■ **ASSIGNED TASK**
Transcribe exactly the lines that fall between the one holding "[registers in the" and the one holding "Note: power is", inclusive, from the entries below.

■ **SOURCE DATA**

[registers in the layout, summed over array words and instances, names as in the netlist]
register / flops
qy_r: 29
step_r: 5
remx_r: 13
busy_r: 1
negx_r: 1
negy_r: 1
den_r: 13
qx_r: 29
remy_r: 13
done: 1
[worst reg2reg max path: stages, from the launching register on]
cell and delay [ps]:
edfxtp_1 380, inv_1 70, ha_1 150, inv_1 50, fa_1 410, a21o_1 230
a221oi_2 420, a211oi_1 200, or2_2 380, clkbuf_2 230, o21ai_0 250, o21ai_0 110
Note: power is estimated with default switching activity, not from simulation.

--

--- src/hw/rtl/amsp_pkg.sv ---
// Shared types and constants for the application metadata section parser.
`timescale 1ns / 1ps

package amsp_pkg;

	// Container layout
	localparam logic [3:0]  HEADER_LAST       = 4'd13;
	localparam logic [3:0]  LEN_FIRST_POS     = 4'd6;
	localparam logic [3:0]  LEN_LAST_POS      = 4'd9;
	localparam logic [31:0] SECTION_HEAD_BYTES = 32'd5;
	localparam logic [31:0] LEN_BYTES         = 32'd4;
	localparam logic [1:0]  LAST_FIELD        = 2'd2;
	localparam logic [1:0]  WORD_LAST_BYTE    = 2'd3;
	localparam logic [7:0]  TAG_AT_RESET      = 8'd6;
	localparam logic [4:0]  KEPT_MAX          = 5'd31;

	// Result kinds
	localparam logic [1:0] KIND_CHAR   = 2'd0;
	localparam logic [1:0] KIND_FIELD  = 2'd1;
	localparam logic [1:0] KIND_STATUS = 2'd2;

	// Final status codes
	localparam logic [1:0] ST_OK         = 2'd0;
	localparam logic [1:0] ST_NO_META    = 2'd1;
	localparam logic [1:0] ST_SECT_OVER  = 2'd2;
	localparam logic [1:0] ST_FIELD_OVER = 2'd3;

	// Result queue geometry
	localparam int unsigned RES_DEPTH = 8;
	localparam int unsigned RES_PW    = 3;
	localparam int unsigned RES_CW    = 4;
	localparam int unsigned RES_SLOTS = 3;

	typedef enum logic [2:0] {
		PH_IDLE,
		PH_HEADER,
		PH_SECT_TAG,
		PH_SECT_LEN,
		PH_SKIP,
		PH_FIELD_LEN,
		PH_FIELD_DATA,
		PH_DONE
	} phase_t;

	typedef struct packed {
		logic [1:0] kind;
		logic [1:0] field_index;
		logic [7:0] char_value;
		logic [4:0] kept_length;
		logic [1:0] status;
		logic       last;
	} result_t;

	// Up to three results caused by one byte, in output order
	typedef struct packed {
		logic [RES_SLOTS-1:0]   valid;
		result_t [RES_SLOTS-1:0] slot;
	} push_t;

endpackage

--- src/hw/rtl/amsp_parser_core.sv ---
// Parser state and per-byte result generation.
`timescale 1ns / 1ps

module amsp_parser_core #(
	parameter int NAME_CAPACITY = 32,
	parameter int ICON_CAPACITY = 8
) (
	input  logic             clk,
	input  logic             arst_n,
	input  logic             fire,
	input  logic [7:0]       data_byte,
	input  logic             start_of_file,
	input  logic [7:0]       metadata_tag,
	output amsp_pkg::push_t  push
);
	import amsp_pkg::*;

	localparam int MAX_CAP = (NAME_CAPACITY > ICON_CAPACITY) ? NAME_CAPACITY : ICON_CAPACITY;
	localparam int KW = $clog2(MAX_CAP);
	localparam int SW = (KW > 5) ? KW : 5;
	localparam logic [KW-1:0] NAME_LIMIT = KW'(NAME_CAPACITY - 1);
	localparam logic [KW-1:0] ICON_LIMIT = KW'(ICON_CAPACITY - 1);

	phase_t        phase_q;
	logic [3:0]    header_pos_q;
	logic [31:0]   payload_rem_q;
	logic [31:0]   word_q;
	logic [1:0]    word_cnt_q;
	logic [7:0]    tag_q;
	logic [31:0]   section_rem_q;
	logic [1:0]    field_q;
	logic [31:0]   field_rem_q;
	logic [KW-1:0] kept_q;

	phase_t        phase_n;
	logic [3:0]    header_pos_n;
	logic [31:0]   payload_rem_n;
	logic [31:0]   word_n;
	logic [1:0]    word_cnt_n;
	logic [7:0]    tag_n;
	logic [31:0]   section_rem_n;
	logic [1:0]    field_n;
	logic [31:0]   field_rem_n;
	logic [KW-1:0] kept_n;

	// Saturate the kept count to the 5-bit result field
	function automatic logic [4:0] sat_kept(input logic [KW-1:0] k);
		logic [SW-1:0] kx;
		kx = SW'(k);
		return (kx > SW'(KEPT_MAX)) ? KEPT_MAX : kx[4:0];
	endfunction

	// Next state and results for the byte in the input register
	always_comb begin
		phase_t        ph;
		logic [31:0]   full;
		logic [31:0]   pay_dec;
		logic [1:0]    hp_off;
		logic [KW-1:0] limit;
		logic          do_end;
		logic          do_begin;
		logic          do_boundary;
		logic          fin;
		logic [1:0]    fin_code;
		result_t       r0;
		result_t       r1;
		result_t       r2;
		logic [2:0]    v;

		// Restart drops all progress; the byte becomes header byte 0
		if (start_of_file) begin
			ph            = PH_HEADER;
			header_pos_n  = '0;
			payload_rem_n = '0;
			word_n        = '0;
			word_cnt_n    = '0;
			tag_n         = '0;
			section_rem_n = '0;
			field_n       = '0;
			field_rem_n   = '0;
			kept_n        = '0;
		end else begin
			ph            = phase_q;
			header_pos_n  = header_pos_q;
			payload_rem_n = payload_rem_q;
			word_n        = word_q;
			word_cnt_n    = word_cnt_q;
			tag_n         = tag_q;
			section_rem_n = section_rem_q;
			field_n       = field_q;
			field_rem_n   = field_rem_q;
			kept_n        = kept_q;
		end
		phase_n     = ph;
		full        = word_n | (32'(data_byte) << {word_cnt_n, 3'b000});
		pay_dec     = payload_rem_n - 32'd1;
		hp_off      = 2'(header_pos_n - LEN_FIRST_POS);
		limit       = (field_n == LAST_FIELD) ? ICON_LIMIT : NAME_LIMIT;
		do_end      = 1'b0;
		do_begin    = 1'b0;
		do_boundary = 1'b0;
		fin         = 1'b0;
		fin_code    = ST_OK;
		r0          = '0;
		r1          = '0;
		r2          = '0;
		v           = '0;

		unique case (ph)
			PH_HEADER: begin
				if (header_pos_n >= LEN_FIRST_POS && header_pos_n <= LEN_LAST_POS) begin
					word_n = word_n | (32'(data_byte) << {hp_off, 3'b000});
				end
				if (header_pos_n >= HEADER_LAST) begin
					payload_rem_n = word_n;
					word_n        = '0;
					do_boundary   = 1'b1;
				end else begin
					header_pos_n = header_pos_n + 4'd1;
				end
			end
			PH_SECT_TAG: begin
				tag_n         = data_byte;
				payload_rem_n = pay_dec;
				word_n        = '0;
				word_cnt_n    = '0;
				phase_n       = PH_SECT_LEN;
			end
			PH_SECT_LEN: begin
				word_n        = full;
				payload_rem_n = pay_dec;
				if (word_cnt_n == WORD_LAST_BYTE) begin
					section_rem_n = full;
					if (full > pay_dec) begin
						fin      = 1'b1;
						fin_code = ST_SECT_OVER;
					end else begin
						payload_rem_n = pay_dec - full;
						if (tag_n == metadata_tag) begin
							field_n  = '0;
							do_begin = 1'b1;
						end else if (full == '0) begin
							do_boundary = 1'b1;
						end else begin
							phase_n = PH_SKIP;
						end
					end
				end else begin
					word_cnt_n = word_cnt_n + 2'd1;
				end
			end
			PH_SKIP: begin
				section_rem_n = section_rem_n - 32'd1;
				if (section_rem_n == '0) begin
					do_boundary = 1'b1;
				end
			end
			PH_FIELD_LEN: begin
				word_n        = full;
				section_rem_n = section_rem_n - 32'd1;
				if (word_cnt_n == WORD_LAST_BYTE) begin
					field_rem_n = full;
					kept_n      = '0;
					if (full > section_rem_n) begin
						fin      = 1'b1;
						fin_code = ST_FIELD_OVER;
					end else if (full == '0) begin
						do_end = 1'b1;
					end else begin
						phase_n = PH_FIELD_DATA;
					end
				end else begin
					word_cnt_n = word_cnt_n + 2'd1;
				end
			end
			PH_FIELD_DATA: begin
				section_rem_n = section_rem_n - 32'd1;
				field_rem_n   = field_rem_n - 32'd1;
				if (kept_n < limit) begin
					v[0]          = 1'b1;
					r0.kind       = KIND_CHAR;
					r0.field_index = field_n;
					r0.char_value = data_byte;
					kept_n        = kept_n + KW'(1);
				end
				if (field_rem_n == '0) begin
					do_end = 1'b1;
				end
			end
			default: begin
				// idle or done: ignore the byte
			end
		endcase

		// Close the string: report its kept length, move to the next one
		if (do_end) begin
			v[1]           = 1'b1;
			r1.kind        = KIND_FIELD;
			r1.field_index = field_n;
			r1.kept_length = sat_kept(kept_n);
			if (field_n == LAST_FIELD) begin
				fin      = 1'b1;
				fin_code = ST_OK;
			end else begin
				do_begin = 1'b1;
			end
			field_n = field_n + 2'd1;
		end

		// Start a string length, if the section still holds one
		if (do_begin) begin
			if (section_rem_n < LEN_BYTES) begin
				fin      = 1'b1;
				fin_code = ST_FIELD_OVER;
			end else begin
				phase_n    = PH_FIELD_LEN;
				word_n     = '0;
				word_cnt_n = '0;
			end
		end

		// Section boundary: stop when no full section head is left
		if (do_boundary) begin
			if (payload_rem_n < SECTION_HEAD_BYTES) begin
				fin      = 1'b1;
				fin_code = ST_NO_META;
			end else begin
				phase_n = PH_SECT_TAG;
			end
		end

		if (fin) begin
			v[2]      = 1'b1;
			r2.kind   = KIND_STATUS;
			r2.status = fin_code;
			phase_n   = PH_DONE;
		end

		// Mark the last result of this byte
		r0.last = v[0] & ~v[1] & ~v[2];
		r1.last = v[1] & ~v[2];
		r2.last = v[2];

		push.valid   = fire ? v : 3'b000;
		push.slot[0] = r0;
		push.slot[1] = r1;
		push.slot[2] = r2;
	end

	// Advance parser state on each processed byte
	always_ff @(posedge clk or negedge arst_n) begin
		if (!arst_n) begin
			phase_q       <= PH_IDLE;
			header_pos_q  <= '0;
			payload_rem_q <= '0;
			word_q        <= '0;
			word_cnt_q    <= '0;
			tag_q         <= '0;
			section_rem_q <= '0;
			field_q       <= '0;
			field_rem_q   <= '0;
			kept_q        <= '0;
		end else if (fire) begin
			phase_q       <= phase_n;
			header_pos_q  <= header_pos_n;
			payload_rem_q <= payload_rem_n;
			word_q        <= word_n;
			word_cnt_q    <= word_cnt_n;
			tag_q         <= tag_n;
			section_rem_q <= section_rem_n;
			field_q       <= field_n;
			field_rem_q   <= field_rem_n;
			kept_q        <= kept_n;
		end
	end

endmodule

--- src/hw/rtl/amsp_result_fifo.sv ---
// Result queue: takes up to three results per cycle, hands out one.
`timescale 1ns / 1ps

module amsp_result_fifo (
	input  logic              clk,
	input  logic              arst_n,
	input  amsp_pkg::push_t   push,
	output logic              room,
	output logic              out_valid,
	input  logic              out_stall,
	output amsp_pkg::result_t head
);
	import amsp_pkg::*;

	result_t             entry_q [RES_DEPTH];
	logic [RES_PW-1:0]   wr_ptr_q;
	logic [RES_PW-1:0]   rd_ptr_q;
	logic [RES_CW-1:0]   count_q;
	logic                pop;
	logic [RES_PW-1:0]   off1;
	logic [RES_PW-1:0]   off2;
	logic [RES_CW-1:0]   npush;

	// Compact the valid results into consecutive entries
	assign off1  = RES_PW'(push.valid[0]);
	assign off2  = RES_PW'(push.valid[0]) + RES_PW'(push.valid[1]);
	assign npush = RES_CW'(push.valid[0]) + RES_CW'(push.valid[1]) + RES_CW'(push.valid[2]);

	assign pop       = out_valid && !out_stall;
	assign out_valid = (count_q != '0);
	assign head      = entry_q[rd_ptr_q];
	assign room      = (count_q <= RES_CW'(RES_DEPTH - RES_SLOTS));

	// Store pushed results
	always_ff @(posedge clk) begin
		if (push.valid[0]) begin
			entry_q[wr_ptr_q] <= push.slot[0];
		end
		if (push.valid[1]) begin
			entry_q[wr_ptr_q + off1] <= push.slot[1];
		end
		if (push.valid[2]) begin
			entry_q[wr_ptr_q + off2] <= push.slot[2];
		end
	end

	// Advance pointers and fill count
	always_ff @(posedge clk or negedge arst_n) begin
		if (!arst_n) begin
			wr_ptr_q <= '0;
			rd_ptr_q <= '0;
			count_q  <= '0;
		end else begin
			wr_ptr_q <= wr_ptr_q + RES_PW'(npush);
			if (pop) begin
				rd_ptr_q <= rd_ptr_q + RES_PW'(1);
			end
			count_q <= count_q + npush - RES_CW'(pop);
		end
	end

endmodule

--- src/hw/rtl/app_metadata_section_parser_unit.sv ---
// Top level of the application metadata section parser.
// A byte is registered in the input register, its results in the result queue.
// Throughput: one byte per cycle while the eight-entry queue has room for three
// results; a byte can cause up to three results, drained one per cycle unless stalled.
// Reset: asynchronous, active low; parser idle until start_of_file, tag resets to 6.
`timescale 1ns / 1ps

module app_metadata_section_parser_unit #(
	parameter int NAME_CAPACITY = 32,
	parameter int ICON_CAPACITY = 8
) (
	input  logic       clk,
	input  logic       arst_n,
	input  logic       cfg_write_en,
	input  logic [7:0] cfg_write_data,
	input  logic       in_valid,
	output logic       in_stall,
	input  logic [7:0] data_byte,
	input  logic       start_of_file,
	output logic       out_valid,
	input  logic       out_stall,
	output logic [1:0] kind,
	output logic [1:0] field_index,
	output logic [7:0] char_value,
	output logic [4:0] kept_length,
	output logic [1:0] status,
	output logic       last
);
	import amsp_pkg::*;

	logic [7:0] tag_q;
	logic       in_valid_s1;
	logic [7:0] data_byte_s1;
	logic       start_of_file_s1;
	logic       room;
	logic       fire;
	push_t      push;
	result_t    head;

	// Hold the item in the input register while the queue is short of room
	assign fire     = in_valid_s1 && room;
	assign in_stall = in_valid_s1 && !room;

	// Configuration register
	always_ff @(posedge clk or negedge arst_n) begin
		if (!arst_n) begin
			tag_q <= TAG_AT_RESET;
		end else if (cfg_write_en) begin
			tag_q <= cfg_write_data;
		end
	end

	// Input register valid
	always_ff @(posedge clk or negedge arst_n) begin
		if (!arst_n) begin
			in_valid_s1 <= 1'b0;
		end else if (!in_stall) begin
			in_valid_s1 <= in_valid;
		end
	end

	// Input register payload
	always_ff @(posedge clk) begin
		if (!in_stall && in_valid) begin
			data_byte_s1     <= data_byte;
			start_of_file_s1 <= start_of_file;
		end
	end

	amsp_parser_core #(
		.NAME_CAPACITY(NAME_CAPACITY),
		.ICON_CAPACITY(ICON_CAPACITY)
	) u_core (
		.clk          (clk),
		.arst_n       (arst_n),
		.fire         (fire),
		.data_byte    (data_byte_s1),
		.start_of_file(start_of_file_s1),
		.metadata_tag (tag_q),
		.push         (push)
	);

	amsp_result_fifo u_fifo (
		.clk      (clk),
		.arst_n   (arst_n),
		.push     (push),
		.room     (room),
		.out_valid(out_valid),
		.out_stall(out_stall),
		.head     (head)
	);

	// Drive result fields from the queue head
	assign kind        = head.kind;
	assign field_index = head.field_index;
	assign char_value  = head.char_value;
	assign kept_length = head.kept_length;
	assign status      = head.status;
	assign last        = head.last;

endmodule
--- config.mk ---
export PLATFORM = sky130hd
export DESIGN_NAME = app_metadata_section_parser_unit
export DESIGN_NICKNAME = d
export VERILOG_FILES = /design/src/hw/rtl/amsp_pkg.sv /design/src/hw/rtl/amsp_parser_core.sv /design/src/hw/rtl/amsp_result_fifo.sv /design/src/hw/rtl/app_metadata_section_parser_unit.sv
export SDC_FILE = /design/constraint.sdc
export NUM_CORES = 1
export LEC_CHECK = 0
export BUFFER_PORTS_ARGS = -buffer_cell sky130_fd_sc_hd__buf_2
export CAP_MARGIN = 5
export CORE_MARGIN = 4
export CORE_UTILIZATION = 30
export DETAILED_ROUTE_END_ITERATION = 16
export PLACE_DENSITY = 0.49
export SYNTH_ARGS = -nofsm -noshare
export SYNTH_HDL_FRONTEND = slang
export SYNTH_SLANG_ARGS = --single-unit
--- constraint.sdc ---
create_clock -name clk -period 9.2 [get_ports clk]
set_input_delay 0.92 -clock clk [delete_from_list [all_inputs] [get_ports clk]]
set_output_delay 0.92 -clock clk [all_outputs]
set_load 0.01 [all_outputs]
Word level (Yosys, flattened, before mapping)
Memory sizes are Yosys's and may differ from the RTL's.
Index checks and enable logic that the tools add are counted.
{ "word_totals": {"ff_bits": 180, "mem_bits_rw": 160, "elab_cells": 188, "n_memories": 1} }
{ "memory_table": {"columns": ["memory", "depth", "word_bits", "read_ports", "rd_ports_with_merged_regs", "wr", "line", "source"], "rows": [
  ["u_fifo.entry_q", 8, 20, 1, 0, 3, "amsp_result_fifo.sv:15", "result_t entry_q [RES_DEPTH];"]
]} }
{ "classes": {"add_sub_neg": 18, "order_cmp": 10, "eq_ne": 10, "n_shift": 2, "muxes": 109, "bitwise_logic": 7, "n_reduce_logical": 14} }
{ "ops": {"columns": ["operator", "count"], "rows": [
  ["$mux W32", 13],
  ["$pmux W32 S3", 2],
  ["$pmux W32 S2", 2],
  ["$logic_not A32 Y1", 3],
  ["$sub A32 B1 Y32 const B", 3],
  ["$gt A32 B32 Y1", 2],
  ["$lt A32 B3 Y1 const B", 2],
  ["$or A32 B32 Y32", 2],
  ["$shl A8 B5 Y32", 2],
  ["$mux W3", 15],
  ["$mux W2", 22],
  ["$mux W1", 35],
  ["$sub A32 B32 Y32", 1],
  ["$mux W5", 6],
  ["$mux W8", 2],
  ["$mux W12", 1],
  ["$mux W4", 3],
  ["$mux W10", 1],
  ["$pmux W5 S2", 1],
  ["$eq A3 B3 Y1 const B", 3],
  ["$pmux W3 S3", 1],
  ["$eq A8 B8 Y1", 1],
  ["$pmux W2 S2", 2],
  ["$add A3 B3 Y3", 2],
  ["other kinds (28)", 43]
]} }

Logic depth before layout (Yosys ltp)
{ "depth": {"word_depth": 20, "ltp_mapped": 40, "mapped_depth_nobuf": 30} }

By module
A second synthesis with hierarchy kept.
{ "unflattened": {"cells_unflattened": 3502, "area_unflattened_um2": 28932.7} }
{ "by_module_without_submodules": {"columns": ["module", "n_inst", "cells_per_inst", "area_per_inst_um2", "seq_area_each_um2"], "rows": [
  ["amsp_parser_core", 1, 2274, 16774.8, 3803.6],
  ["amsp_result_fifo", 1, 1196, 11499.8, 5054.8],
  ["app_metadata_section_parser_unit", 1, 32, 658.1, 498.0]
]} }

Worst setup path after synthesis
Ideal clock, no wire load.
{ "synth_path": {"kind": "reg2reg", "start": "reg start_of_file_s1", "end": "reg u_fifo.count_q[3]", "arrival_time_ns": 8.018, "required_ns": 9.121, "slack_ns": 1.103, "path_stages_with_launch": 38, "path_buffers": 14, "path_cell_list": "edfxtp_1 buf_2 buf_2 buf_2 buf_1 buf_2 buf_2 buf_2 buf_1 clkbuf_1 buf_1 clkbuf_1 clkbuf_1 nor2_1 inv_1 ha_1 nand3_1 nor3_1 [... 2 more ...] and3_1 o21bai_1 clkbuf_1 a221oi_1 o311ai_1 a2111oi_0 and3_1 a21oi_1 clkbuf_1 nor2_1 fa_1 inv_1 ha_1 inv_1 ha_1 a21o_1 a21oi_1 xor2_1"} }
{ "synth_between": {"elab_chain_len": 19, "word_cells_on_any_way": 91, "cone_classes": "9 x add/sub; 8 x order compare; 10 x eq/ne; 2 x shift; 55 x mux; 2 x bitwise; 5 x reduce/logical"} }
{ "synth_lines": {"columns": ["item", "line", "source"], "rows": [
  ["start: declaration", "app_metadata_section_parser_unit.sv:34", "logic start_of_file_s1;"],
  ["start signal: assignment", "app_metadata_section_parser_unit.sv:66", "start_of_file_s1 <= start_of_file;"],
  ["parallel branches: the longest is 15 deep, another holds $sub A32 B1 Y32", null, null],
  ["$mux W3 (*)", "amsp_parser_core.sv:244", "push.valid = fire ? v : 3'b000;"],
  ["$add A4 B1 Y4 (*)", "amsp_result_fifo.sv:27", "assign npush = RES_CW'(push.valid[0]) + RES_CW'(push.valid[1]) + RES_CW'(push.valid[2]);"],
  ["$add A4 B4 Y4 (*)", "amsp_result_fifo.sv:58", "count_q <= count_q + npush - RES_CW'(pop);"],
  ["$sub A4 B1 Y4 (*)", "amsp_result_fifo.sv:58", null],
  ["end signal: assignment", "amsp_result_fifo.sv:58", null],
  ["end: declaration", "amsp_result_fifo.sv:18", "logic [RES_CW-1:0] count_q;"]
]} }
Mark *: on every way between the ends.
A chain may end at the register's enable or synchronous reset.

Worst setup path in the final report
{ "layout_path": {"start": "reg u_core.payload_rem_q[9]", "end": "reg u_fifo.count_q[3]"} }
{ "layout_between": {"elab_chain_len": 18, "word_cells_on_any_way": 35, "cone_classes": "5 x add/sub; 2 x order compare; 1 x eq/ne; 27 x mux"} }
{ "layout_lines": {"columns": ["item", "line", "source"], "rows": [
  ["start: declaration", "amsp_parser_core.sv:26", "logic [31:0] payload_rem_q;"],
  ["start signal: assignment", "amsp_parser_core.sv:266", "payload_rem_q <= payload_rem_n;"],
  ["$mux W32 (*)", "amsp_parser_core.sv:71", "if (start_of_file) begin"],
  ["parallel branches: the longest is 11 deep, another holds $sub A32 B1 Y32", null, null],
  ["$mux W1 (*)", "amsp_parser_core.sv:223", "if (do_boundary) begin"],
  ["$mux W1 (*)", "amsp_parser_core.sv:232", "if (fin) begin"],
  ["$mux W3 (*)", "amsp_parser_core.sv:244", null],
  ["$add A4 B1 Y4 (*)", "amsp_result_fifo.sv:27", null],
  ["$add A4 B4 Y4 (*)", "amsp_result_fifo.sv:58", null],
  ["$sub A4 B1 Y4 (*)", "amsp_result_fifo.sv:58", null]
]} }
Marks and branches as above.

■ **ANSWER TO THE PROBLEM**
[registers in the layout, summed over array words and instances, names as in the netlist]
register / flops
qy_r: 29
step_r: 5
remx_r: 13
busy_r: 1
negx_r: 1
negy_r: 1
den_r: 13
qx_r: 29
remy_r: 13
done: 1
[worst reg2reg max path: stages, from the launching register on]
cell and delay [ps]:
edfxtp_1 380, inv_1 70, ha_1 150, inv_1 50, fa_1 410, a21o_1 230
a221oi_2 420, a211oi_1 200, or2_2 380, clkbuf_2 230, o21ai_0 250, o21ai_0 110
Note: power is estimated with default switching activity, not from simulation.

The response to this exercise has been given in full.